一、适用场景
乳胶微球表面带有羧基功能基团,可通过EDC介导的化学反应与含有氨基的蛋白或多肽形成酰胺键,实现蛋白与微球的共价偶联。
适用条件:
- 蛋白稳定性高、不易变性;
- 蛋白含氨基数量较少;
- 操作简便,适合大规模生产。
二、基本原理
1.反应机制:
乳胶微球表面的羧基先与 EDC 反应生成活化的酯中间体,再与蛋白上的伯氨基反应生成酰胺键,实现共价偶联。
2.反应环境:
最佳反应 pH 为4.5–6.0(弱酸性环境)。
3.注意事项:
若蛋白同时含多个氨基和羧基,过量 EDC 可能导致蛋白交联失活,可使用羧基乳胶微球两步法共价法偶联蛋白调整方案。
三、注意事项
1. 缓冲体系:
禁用含氨基的缓冲液(如Tris缓冲液),推荐使用MES缓冲体系。
2. EDC适用规范:
- 防潮处理:使用前将EDC试剂瓶置于干燥器中升温至室温至少 30 分钟,避免水汽进入。
- 现用现配:EDC 水溶液半衰期短,需临用前配制。
3.抗体预处理:
- 抗体需不含 BSA 等蛋白类稳定剂及 Tris 等氨基缓冲盐,若含此类成分,需通过离心脱盐、超滤纯化去除。
- 高比例甘油可能影响偶联效率,建议预先去除。
四、基本流程(1 mg 蛋白偶联至 10 mg 微球)
1. 配制缓冲液
- 反应缓冲液(R Buffer):50 mM MES,pH 5.0(分出 2 mL 冰浴冷却)。
- 封闭缓冲液(B Buffer):50 mM HEPES,pH 7.4,1%(w/v)BSA。

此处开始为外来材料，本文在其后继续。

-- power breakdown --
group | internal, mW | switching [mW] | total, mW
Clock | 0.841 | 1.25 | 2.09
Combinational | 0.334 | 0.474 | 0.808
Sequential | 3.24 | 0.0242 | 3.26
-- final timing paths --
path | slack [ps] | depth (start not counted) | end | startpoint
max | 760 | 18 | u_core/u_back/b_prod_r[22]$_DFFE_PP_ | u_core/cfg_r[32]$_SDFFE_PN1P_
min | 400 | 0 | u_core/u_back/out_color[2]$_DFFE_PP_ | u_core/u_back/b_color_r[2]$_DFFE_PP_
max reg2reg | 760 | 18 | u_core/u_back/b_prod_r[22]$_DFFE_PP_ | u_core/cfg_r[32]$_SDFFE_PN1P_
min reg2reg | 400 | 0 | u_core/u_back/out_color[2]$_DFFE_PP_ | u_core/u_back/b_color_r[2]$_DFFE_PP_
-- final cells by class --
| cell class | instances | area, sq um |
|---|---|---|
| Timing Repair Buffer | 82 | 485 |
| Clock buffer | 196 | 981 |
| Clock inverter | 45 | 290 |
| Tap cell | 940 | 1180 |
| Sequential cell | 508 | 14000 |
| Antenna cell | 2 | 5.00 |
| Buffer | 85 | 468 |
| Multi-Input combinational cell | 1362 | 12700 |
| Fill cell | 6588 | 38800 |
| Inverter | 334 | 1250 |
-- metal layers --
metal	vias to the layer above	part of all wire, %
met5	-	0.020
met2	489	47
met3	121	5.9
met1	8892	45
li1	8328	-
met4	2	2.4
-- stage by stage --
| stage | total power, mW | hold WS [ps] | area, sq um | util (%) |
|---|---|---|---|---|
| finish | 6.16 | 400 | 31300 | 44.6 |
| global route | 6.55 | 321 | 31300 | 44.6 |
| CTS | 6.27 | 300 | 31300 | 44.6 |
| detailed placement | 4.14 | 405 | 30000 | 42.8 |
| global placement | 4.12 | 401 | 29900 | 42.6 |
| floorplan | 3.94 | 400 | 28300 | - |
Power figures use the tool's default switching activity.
[config.mk]
export PLATFORM = sky130hd
export DESIGN_NAME = nvme_queue_pair_engine
export DESIGN_NICKNAME = d
export VERILOG_FILES = /design/src/hdl/nvmeqp_pkg.sv /design/src/hdl/nvme_queue_pair_engine.sv
export SDC_FILE = /design/constraint.sdc
export NUM_CORES = 1
export LEC_CHECK = 0
export BUFFER_PORTS_ARGS = -buffer_cell sky130_fd_sc_hd__buf_4
export CELL_PAD_IN_SITES_DETAIL_PLACEMENT = 0
export CELL_PAD_IN_SITES_GLOBAL_PLACEMENT = 1
export CORE_ASPECT_RATIO = 0.9
export CORE_MARGIN = 3
export CORE_UTILIZATION = 49
export CTS_BUF_LIST = sky130_fd_sc_hd__clkbuf_16
export DETAILED_ROUTE_END_ITERATION = 8
export HOLD_SLACK_MARGIN = 0.12
export MAX_ROUTING_LAYER = met4
export PLACE_DENSITY = 0.83
export SLEW_MARGIN = 20
export SYNTH_ARGS = -nofsm -noshare
export SYNTH_HDL_FRONTEND = slang
export SYNTH_SLANG_ARGS = --single-unit
[constraint.sdc]
create_clock -name clk -period 4.48 [get_ports clk]
set_input_delay 0 -clock clk [delete_from_list [all_inputs] [get_ports clk]]
set_output_delay 0 -clock clk [all_outputs]
set_load 0.02 [all_outputs]
[src/hdl/nvmeqp_pkg.sv]
// Types and constants shared by the NVMe queue pair engine.
// No dependencies.
package nvmeqp_pkg;

	localparam int unsigned PTR_W    = 6;
	localparam int unsigned CID_W    = 16;
	localparam int unsigned OFFSET_W = 19;
	localparam int unsigned SC_W     = 15;
	localparam int unsigned STRIDE_W = 4;

	localparam logic [OFFSET_W-1:0] DB_BASE = 19'h01000;
	localparam logic [SC_W-1:0]     SC_MASK = 15'h7FFF;

	localparam logic FUNC_SUBMIT   = 1'b0;
	localparam logic FUNC_COMPLETE = 1'b1;

	localparam logic QUEUE_ADMIN = 1'b0;
	localparam logic QUEUE_IO    = 1'b1;

	typedef struct packed {
		logic        func;
		logic        queue_sel;
		logic [15:0] cqe_status;
	} cmd_t;

	typedef struct packed {
		logic [PTR_W-1:0]    slot;
		logic [CID_W-1:0]    command_id;
		logic                consumed;
		logic                doorbell_write;
		logic [OFFSET_W-1:0] doorbell_offset;
		logic [PTR_W-1:0]    doorbell_value;
		logic [SC_W-1:0]     status_code;
		logic                failed;
	} rsp_t;

endpackage

[src/hdl/nvme_queue_pair_engine.sv]
// Top level of the NVMe queue pair engine: admin and I/O submission tails,
// completion heads, phase tags and the shared command identifier counter.
// Depends on nvmeqp_pkg.

// The engine takes one transaction per clock while cmd_stall is low and returns
// exactly one result for each: the transaction is captured in an input register,
// the slot, identifier, pointer update and doorbell offset are formed
// combinationally against the current queue state, and the result is held in an
// output register until taken. The queue state is updated in the same cycle the
// result is formed, so back-to-back transactions on the same queue see each
// other. cmd_stall rises only while both registers are full and rsp_stall is
// high. The doorbell stride register is written through cfg_valid/cfg_ready,
// always ready, and must only change while no transaction is in flight.
module nvme_queue_pair_engine
	import nvmeqp_pkg::*;
#(
	parameter int unsigned ADMIN_DEPTH = 64,
	parameter int unsigned IO_DEPTH    = 64
) (
	input  logic                clk,
	input  logic                arst_n,

	input  logic                cfg_valid,
	output logic                cfg_ready,
	input  logic [STRIDE_W-1:0] cfg_data,

	input  logic                cmd_valid,
	output logic                cmd_stall,
	input  cmd_t                cmd,

	output logic                rsp_valid,
	input  logic                rsp_stall,
	output rsp_t                rsp
);

	localparam logic [PTR_W-1:0] ADMIN_LAST = PTR_W'(ADMIN_DEPTH - 1);
	localparam logic [PTR_W-1:0] IO_LAST    = PTR_W'(IO_DEPTH - 1);

	logic [STRIDE_W-1:0] stride_q;
	logic [PTR_W-1:0]    admin_tail_q;
	logic [PTR_W-1:0]    admin_head_q;
	logic                admin_phase_q;
	logic [PTR_W-1:0]    io_tail_q;
	logic [PTR_W-1:0]    io_head_q;
	logic                io_phase_q;
	logic [CID_W-1:0]    cid_q;

	logic                valid_s1;
	cmd_t                item_s1;
	logic                valid_s2;
	rsp_t                rsp_s2;

	logic                stall_s1;
	logic                advance_s1;
	logic                is_submit;
	logic                q_io;
	logic [PTR_W-1:0]    ptr_cur;
	logic [PTR_W-1:0]    ptr_last;
	logic [PTR_W-1:0]    ptr_next;
	logic                phase_cur;
	logic                match;
	logic [4:0]          shift_amt;
	logic [OFFSET_W-1:0] db_off;
	logic                take;
	rsp_t                rsp_next;

	assign cfg_ready  = 1'b1;
	assign stall_s1   = valid_s1 && valid_s2 && rsp_stall;
	assign advance_s1 = valid_s1 && !stall_s1;
	assign cmd_stall  = stall_s1;
	assign rsp_valid  = valid_s2;
	assign rsp        = rsp_s2;

	always_comb begin
		is_submit = (item_s1.func == FUNC_SUBMIT);
		q_io      = (item_s1.queue_sel == QUEUE_IO);
		ptr_last  = q_io ? IO_LAST : ADMIN_LAST;
		phase_cur = q_io ? io_phase_q : admin_phase_q;
		if (is_submit) begin
			ptr_cur = q_io ? io_tail_q : admin_tail_q;
		end else begin
			ptr_cur = q_io ? io_head_q : admin_head_q;
		end
		ptr_next  = (ptr_cur == ptr_last) ? '0 : ptr_cur + PTR_W'(1);
		match     = (item_s1.cqe_status[0] == phase_cur);
		take      = is_submit || match;
		shift_amt = {1'b0, stride_q} + 5'd2;
		db_off    = DB_BASE + (OFFSET_W'({item_s1.queue_sel, item_s1.func}) << shift_amt);

		rsp_next                 = '0;
		rsp_next.slot            = ptr_cur;
		if (is_submit) begin
			rsp_next.command_id = cid_q;
		end
		if (take) begin
			rsp_next.consumed        = 1'b1;
			rsp_next.doorbell_write  = 1'b1;
			rsp_next.doorbell_offset = db_off;
			rsp_next.doorbell_value  = ptr_next;
			if (!is_submit) begin
				rsp_next.status_code = item_s1.cqe_status[SC_W:1] & SC_MASK;
				rsp_next.failed      = (item_s1.cqe_status[SC_W:1] != '0);
			end
		end
	end

	always_ff @(posedge clk or negedge arst_n) begin
		if (!arst_n) begin
			stride_q <= '0;
		end else if (cfg_valid && cfg_ready) begin
			stride_q <= cfg_data;
		end
	end

	always_ff @(posedge clk or negedge arst_n) begin
		if (!arst_n) begin
			valid_s1 <= 1'b0;
		end else if (!stall_s1) begin
			valid_s1 <= cmd_valid;
		end
	end

	always_ff @(posedge clk) begin
		if (cmd_valid && !cmd_stall) begin
			item_s1 <= cmd;
		end
	end

	always_ff @(posedge clk or negedge arst_n) begin
		if (!arst_n) begin
			valid_s2 <= 1'b0;
		end else if (advance_s1) begin
			valid_s2 <= 1'b1;
		end else if (!rsp_stall) begin
			valid_s2 <= 1'b0;
		end
	end

	always_ff @(posedge clk) begin
		if (advance_s1) begin
			rsp_s2 <= rsp_next;
		end
	end

	always_ff @(posedge clk or negedge arst_n) begin
		if (!arst_n) begin
			admin_tail_q  <= '0;
			admin_head_q  <= '0;
			admin_phase_q <= 1'b1;
			io_tail_q     <= '0;
			io_head_q     <= '0;
			io_phase_q    <= 1'b1;
			cid_q         <= CID_W'(1);
		end else if (advance_s1) begin
			if (is_submit) begin
				cid_q <= cid_q + CID_W'(1);
				if (q_io) begin
					io_tail_q <= ptr_next;
				end else begin
					admin_tail_q <= ptr_next;
				end
			end else if (match) begin
				if (q_io) begin
					io_head_q <= ptr_next;
					if (ptr_next == '0) begin
						io_phase_q <= ~io_phase_q;
					end
				end else begin
					admin_head_q <= ptr_next;
					if (ptr_next == '0) begin
						admin_phase_q <= ~admin_phase_q;
					end
				end
			end
		end
	end

`ifndef NO_ASSERTIONS
	a_stall_only_when_full: assert property (@(posedge clk) disable iff (!arst_n)
		cmd_stall |-> (valid_s1 && valid_s2 && rsp_stall))
		else $error("input stalled while a register is free");

	a_cid_advances: assert property (@(posedge clk) disable iff (!arst_n)
		(advance_s1 && is_submit) |=> (cid_q == $past(cid_q) + CID_W'(1)))
		else $error("command identifier did not advance on submit");

	a_state_holds: assert property (@(posedge clk) disable iff (!arst_n)
		!advance_s1 |=> ($stable(admin_tail_q) && $stable(admin_head_q) &&
			$stable(io_tail_q) && $stable(io_head_q) && $stable(cid_q)))
		else $error("queue state changed without a transaction");

	a_mismatch_not_consumed: assert property (@(posedge clk) disable iff (!arst_n)
		(advance_s1 && !is_submit && !match) |=> (valid_s2 && !rsp_s2.consumed))
		else $error("completion with wrong phase was consumed");

	a_pointers_in_range: assert property (@(posedge clk) disable iff (!arst_n)
		(admin_tail_q <= ADMIN_LAST) && (admin_head_q <= ADMIN_LAST) &&
		(io_tail_q <= IO_LAST) && (io_head_q <= IO_LAST))
		else $error("queue pointer beyond depth");
`endif

endmodule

- 储存缓冲液(S Buffer):50 mM HEPES,pH 7.4,1%(w/v)BSA,05%(w/v)Proclin® 300。
2. 微球预处理
- 将微球分散液混匀并平衡至室温,按固含量取 10 mg 微球至 2 mL 圆底离心管,用 R Buffer 稀释至1% w/v固含量。 例:若微球固含量为 10% w/v,取 1 mL 分散液 + 0.9 mL R Buffer;若为 5% w/v,取 0.2 mL 分散液 + 0.8 mL R Buffer。
3. 蛋白孵育
- 加入 1 mg 蛋白,颠倒混匀后,于 25℃混匀仪孵育 30 分钟。
4. 配制 EDC 溶液
- 称取 10–20 mg EDC 固体,用冰浴 R Buffer 溶解至浓度10 mg/mL(≈52 mM)。
5. 加入 EDC 溶液
- 按羧基总量的 5 倍摩尔比加入 EDC 溶液,充分混匀。 计算示例:若微球羧基密度为 100 μEq/g,10 mg 微球含羧基 1000 nmol,需 EDC 1500 nmol,对应 52 mM 溶液体积为 30 μL。
6. 反应与清洗
- 25℃混匀仪反应 2–4 小时,结束后 5000×g 离心 10 分钟(若未完全沉淀,增大离心力或延长时间)。
- 弃上清,加 5 mL R Buffer 重悬沉淀,重复清洗 3 次。
7. 封闭反应
- 加 5 mL B Buffer 初步重悬微球,冰浴下用探头式超声破碎仪(功率 200 W,超声 5 s / 间隙 5 s,总时长 10–15 分钟)充分打散。
- 25℃混匀仪封闭反应过夜。
8. 储存
- 离心弃上清,加 5 mL S Buffer 超声打散,4℃保存备用(离心转速和时间需根据微球粒径调整)。
五、常见问题
Q1:如何选择合适粒径的微球?
- 线性范围优先:选择小粒径微球(比表面积大,偶联抗体量多)。
- 灵敏度优先:选择大粒径微球(凝集时粒径变化显著,浊度信号高)。
Q2:如何判断微球是否完全打散?
- 方法:将微球用去离子水或 R Buffer 稀释至 1% w/v(粒径>200 nm时稀释至 0.05% w/v),测定 570 nm 吸光度(A0)。
- 对比:包被蛋白后,稀释至相同浓度测定吸光度(A1)。若 A1接近或略高于 A0,说明已打散;若A1远高于A0,可能为不可逆凝集,需降低微球浓度、调整EDC用量或改用两步法。